Opinión
Ley de la Ciencia
Llegado el punto 26 de la sesión plenaria del Congreso de los Diputados, su Presidente, don José Bono Martínez, sometió a examen la enmienda a la totalidad, que su señoría Rosa Díez había registrado contra la Ley de la Ciencia, la Tecnología y la Innovación. La defensa de la ley, en contra de la enmienda, la hizo brillantemente su señoría Juana Serna, de Albacete, Diputada por Alicante, portavoz de la correspondiente Comisión parlamentaria. La enmienda del UPyD fue rechazada. La Ley de la Ciencia continúa, pues, su trámite.

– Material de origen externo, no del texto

## config.mk

```make
export PLATFORM = sky130hd
export DESIGN_NAME = wcuf_ctrl
export DESIGN_NICKNAME = d
export VERILOG_FILES = /design/src/wcuf_pkg.sv /design/src/wcuf_ctrl.sv
export SDC_FILE = /design/constraint.sdc
export NUM_CORES = 1
export LEC_CHECK = 0
export BUFFER_PORTS_ARGS = -buffer_cell sky130_fd_sc_hd__buf_4
export CAP_MARGIN = 20
export CORE_AREA = 5 5 42 44
export DETAILED_ROUTE_END_ITERATION = 6
export DIE_AREA = 0 0 47 49
export GPL_TIMING_DRIVEN = 0
export MAX_ROUTING_LAYER = met4
export PLACE_DENSITY = 0.55
export SYNTH_ARGS = -nofsm -noshare
export SYNTH_HDL_FRONTEND = slang
export SYNTH_SLANG_ARGS = --single-unit
```

## constraint.sdc

```tcl
create_clock -name clk -period 1.4 [get_ports clk]
set_input_delay 0.28 -clock clk [delete_from_list [all_inputs] [get_ports clk]]
set_output_delay 0.28 -clock clk [all_outputs]
set_load 0.02 [all_outputs]
```
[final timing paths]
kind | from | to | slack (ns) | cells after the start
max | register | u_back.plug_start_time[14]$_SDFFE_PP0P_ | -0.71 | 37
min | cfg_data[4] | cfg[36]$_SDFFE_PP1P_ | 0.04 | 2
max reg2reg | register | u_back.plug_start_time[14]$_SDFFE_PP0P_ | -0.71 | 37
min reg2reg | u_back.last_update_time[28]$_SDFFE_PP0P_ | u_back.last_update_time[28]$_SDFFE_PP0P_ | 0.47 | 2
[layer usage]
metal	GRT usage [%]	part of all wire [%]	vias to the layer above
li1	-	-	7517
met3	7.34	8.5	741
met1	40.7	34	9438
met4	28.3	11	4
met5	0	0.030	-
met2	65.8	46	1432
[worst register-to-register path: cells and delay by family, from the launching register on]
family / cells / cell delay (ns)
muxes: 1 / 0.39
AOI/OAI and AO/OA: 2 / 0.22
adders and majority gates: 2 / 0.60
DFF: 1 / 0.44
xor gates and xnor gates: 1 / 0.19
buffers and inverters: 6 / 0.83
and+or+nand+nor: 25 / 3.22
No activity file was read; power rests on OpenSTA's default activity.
`config.mk`:
```
export PLATFORM = sky130hd
export DESIGN_NAME = battery_level_estimator_core_flat
export DESIGN_NICKNAME = d
export VERILOG_FILES = /design/src/hdl/ble_pkg.sv /design/src/hdl/ble_in_if.sv /design/src/hdl/ble_out_if.sv /design/src/hdl/battery_level_estimator_core.sv /design/src/flat_wrapper.sv
export SDC_FILE = /design/constraint.sdc
export NUM_CORES = 1
export LEC_CHECK = 0
export ABC_AREA = 1
export BUFFER_PORTS_ARGS = -buffer_cell sky130_fd_sc_hd__buf_2
export CORE_MARGIN = 1
export CORE_UTILIZATION = 50
export CTS_BUF_LIST = sky130_fd_sc_hd__clkbuf_8 sky130_fd_sc_hd__clkbuf_16
export DETAILED_ROUTE_END_ITERATION = 10
export PLACE_DENSITY = 0.75
export RECOVER_POWER = 50
export SLEW_MARGIN = 5
export SYNTH_ARGS = -nofsm -noshare
export SYNTH_HDL_FRONTEND = slang
export SYNTH_SLANG_ARGS = --single-unit
```
`constraint.sdc`:
```
create_clock -name clk -period 13.9 [get_ports clk]
set_input_delay 3.475 -clock clk [delete_from_list [all_inputs] [get_ports clk]]
set_output_delay 3.475 -clock clk [all_outputs]
set_load 0.05 [all_outputs]
```
**src/rtl/core/rapsf_pkg.sv**
```systemverilog
`timescale 1ns / 1ps
// Shared constants, codes and structs for the range-add prefix-sum tree.
package rapsf_pkg;

    localparam int TREE_SIZE  = 1024;
    localparam int SUM_WIDTH  = 48;
    localparam int ADDR_W     = $clog2(TREE_SIZE);
    localparam int POS_W      = $clog2(TREE_SIZE + 1);
    localparam int IDX_W      = 16;
    localparam int AMT_W      = 16;
    localparam int EXT_W      = IDX_W + 2;
    localparam int WALK_W     = (POS_W + 1 > EXT_W - 1) ? POS_W + 1 : EXT_W - 1;
    localparam int DATA_W     = 32;
    localparam int CFG_ADDR_W = 3;

    localparam logic CMD_ADD       = 1'b0;
    localparam logic CMD_QUERY     = 1'b1;
    localparam logic STATUS_DONE   = 1'b0;
    localparam logic STATUS_REJECT = 1'b1;
    localparam logic REG_BASE      = 1'b0;
    localparam logic REG_POSITIONS = 1'b1;

    typedef struct packed {
        logic                 we;
        logic [ADDR_W-1:0]    addr;
        logic [SUM_WIDTH-1:0] slope_wdata;
        logic [SUM_WIDTH-1:0] offset_wdata;
    } tree_req_t;

    typedef struct packed {
        logic                 load;
        logic [SUM_WIDTH-1:0] sum;
        logic                 status;
    } result_t;

    typedef struct packed {
        logic [SUM_WIDTH-1:0] mul_a;
        logic [EXT_W-1:0]     mul_b;
        logic [SUM_WIDTH-1:0] add_c;
    } alu_req_t;

endpackage

```
**src/rtl/core/rapsf_alu.sv**
```systemverilog
`timescale 1ns / 1ps
// Shared multiply-add unit: low SUM_WIDTH bits of a*b + c, signed operands.
module rapsf_alu (
    input  rapsf_pkg::alu_req_t                 req,
    output logic [rapsf_pkg::SUM_WIDTH-1:0]     result
);
    import rapsf_pkg::*;

    logic signed [SUM_WIDTH+EXT_W-1:0] product;

    assign product = $signed(req.mul_a) * $signed(req.mul_b);
    assign result  = product[SUM_WIDTH-1:0] + req.add_c;

endmodule

```
--- config.mk ---
export PLATFORM = sky130hd
export DESIGN_NAME = rapsf_seq
export DESIGN_NICKNAME = d
export VERILOG_FILES = /design/src/rtl/core/rapsf_pkg.sv /design/src/rtl/core/rapsf_seq.sv
export SDC_FILE = /design/constraint.sdc
export NUM_CORES = 2
export LEC_CHECK = 0
export ABC_AREA = 0
export BUFFER_PORTS_ARGS = -buffer_cell sky130_fd_sc_hd__buf_2
export CORE_MARGIN = 2
export CORE_UTILIZATION = 40
export CTS_CLUSTER_DIAMETER = 50
export DETAILED_ROUTE_END_ITERATION = 12
export SLEW_MARGIN = 20
export SYNTH_ARGS = -nofsm -noshare
export SYNTH_HDL_FRONTEND = slang
export SYNTH_SLANG_ARGS = --single-unit
export TNS_END_PERCENT = 10
--- constraint.sdc ---
create_clock -name clk -period 8.9 [get_ports clk]
set_clock_uncertainty 0.15 [all_clocks]
set_input_delay 0.445 -clock clk [delete_from_list [all_inputs] [get_ports clk]]
set_output_delay 0.445 -clock clk [all_outputs]
set_load 0.02 [all_outputs]
--- config.mk ---
export PLATFORM = sky130hd
export DESIGN_NAME = fifo_queue_with_delete_core
export DESIGN_NICKNAME = d
export VERILOG_FILES = /design/src/hw/rtl/fqd_pkg.sv /design/src/hw/rtl/fqd_ctrl.sv /design/src/hw/rtl/fqd_datapath.sv /design/src/hw/rtl/fifo_queue_with_delete_core.sv
export SDC_FILE = /design/constraint.sdc
export NUM_CORES = 1
export LEC_CHECK = 0
export ABC_AREA = 1
export BUFFER_PORTS_ARGS = -buffer_cell sky130_fd_sc_hd__buf_2
export CORE_MARGIN = 3
export CORE_UTILIZATION = 30
export CTS_CLUSTER_SIZE = 12
export DETAILED_ROUTE_END_ITERATION = 10
export PLACE_DENSITY_LB_ADDON = 0.08
export SLEW_MARGIN = 20
export SYNTH_ARGS = -nofsm -noshare
export SYNTH_HDL_FRONTEND = slang
export SYNTH_SLANG_ARGS = --single-unit
--- constraint.sdc ---
create_clock -name i_clk -period 4.98 [get_ports i_clk]
set_clock_uncertainty 0.05 [all_clocks]
set_input_delay 0.747 -clock i_clk [delete_from_list [all_inputs] [get_ports i_clk]]
set_output_delay 0.747 -clock i_clk [all_outputs]
set_load 0.01 [all_outputs]
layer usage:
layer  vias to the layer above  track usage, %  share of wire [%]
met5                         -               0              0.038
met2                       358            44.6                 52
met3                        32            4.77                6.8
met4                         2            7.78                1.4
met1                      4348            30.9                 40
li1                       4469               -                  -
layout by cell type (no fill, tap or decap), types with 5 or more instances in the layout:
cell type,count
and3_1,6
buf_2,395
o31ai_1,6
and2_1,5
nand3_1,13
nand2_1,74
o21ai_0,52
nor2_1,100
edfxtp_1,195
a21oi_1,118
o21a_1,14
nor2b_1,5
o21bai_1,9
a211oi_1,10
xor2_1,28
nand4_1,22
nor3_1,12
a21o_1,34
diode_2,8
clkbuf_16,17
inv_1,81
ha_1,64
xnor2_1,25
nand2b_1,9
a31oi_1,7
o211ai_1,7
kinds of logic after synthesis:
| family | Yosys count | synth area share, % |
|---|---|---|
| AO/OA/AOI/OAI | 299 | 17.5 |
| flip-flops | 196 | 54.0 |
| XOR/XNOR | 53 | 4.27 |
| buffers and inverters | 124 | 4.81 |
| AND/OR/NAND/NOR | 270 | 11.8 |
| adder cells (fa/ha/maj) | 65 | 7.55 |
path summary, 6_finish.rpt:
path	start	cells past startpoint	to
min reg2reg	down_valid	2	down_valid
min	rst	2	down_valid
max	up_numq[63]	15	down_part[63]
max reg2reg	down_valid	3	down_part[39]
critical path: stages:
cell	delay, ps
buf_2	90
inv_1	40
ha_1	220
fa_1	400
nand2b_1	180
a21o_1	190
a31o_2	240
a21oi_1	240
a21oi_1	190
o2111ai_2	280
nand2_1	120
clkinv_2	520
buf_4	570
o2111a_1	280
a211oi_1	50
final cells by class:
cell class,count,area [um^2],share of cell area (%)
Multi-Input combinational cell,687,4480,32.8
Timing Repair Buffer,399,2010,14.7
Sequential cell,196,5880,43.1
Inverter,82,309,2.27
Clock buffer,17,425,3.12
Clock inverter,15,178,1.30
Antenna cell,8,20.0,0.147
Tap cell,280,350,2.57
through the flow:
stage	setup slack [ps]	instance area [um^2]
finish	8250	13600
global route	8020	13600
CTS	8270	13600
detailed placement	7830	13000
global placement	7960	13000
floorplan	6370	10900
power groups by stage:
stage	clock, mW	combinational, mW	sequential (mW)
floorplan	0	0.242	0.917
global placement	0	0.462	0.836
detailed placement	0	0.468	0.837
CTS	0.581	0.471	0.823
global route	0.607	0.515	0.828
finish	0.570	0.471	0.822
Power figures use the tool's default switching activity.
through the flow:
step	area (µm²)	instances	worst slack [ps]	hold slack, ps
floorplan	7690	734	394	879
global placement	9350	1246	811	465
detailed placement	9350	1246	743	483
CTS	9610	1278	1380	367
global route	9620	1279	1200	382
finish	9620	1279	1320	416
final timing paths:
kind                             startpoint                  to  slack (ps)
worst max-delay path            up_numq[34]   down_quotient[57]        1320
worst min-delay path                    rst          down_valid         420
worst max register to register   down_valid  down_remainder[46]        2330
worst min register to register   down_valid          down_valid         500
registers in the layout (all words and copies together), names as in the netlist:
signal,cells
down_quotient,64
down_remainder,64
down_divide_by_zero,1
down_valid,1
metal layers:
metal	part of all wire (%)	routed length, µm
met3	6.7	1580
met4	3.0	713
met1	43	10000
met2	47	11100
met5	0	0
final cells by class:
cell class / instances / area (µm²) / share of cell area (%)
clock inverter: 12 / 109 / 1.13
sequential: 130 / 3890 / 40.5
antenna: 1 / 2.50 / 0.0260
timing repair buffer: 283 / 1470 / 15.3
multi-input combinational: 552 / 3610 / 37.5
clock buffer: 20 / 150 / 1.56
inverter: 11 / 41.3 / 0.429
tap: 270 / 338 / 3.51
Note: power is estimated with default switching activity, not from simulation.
### src/design/surd_prep.sv
module surd_prep #(
  parameter int DATA_WIDTH = surd_pkg::DATA_WIDTH_DEFAULT
) (
  input  logic                            clk,
  input  logic                            rst,
  input  logic                            up_valid,
  output logic                            up_ready,
  input  logic                            up_kind,
  input  logic [surd_pkg::PORT_WIDTH-1:0] up_dividend,
  input  logic [surd_pkg::PORT_WIDTH-1:0] up_divisor,
  output logic                            down_valid,
  input  logic                            down_ready,
  output logic [DATA_WIDTH-1:0]           down_part,
  output logic [DATA_WIDTH-1:0]           down_numq,
  output logic [DATA_WIDTH-1:0]           down_den,
  output surd_pkg::surd_flags_t           down_flags
);
  import surd_pkg::*;

  logic [DATA_WIDTH-1:0] num_raw;
  logic [DATA_WIDTH-1:0] den_raw;
  logic [DATA_WIDTH-1:0] num_mag;
  logic [DATA_WIDTH-1:0] den_mag;
  surd_flags_t           flags_next;

  logic                  valid;
  logic [DATA_WIDTH-1:0] numq;
  logic [DATA_WIDTH-1:0] den;
  surd_flags_t           flags;

  assign num_raw = up_dividend[DATA_WIDTH-1:0];
  assign den_raw = up_divisor[DATA_WIDTH-1:0];

  always_comb begin
    flags_next.num_neg  = up_kind & num_raw[DATA_WIDTH-1];
    flags_next.den_neg  = up_kind & den_raw[DATA_WIDTH-1];
    num_mag = flags_next.num_neg ? (~num_raw + 1'b1) : num_raw;
    den_mag = flags_next.den_neg ? (~den_raw + 1'b1) : den_raw;
    flags_next.den_zero = (den_raw == '0);
  end

  assign up_ready = !valid || down_ready;

  always_ff @(posedge clk) begin
    if (rst) begin
      valid <= 1'b0;
    end else if (up_ready) begin
      valid <= up_valid;
    end
  end

  always_ff @(posedge clk) begin
    if (up_ready && up_valid) begin
      numq  <= num_mag;
      den   <= den_mag;
      flags <= flags_next;
    end
  end

  assign down_valid = valid;
  assign down_part  = '0;
  assign down_numq  = numq;
  assign down_den   = den;
  assign down_flags = flags;

endmodule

Doña Cristina Garmendia Mendizábal, Ministra de España de Ciencia e Innovación había expuesto la estructura legal, política y filosófica de la Ley. La Ministra donostiarra es de expresión clara, como lo es su mirada y su sonrisa. Se consideran agentes de la Ciencia a quienes la generan, la transfieren y la defienden. Los ámbitos de la Ley son, pues, la Universidad y la Empresa, cuyo comportamiento para con la Ley será evaluada externamente. Se muestra el Gobierno abierto al consenso: porque, en palabras de Garmendia, la Ciencia exige un pacto de Estado; ha de considerarse la Ciencia el centro del desarrollo social y económico de las aspiraciones de progreso. Los ejes que articulan la Ley, prosiguió diciendo la Ministra, son estos cuatro: Consecución de la excelencia por la carrera investigadora; Generación de transferencia tecnológica de la Universidad a la Empresa; Apoyo sin desmayo a éstas en su proceso de innovación y articulación del necesario consenso entre las Administraciones Central y Autonómica. El debate se alargó más de las dos horas. La intervención de cada uno de los portavoces, incluida la que en nombre del PP hizo su señoría Elorriaga Pisarik, contrastaba con los debates en la mañana del día anterior; ponía en evidencia la incontinencia e inconsistencia verbal con que sus señorías del PP, Hernando Fraile, temblando y Gil Lázaro, vociferando, habían planteado el control al Vicepresidente primero, don Alfredo Pérez Rubalcaba, sobre episodios pasados, juzgados ya e injustamente ahora atribuidos e intempestivamente mencionados. A tal punto llegó el intento de descortés acoso por estos dos arietes del PP, que Rajoy fue interpelado sobre si soportaría impasible tamaña insidia parlamentaria proveniente de su bancada. Esta vez el líder había permanecido en su escaño. A continuación se retiró del Hemiciclo.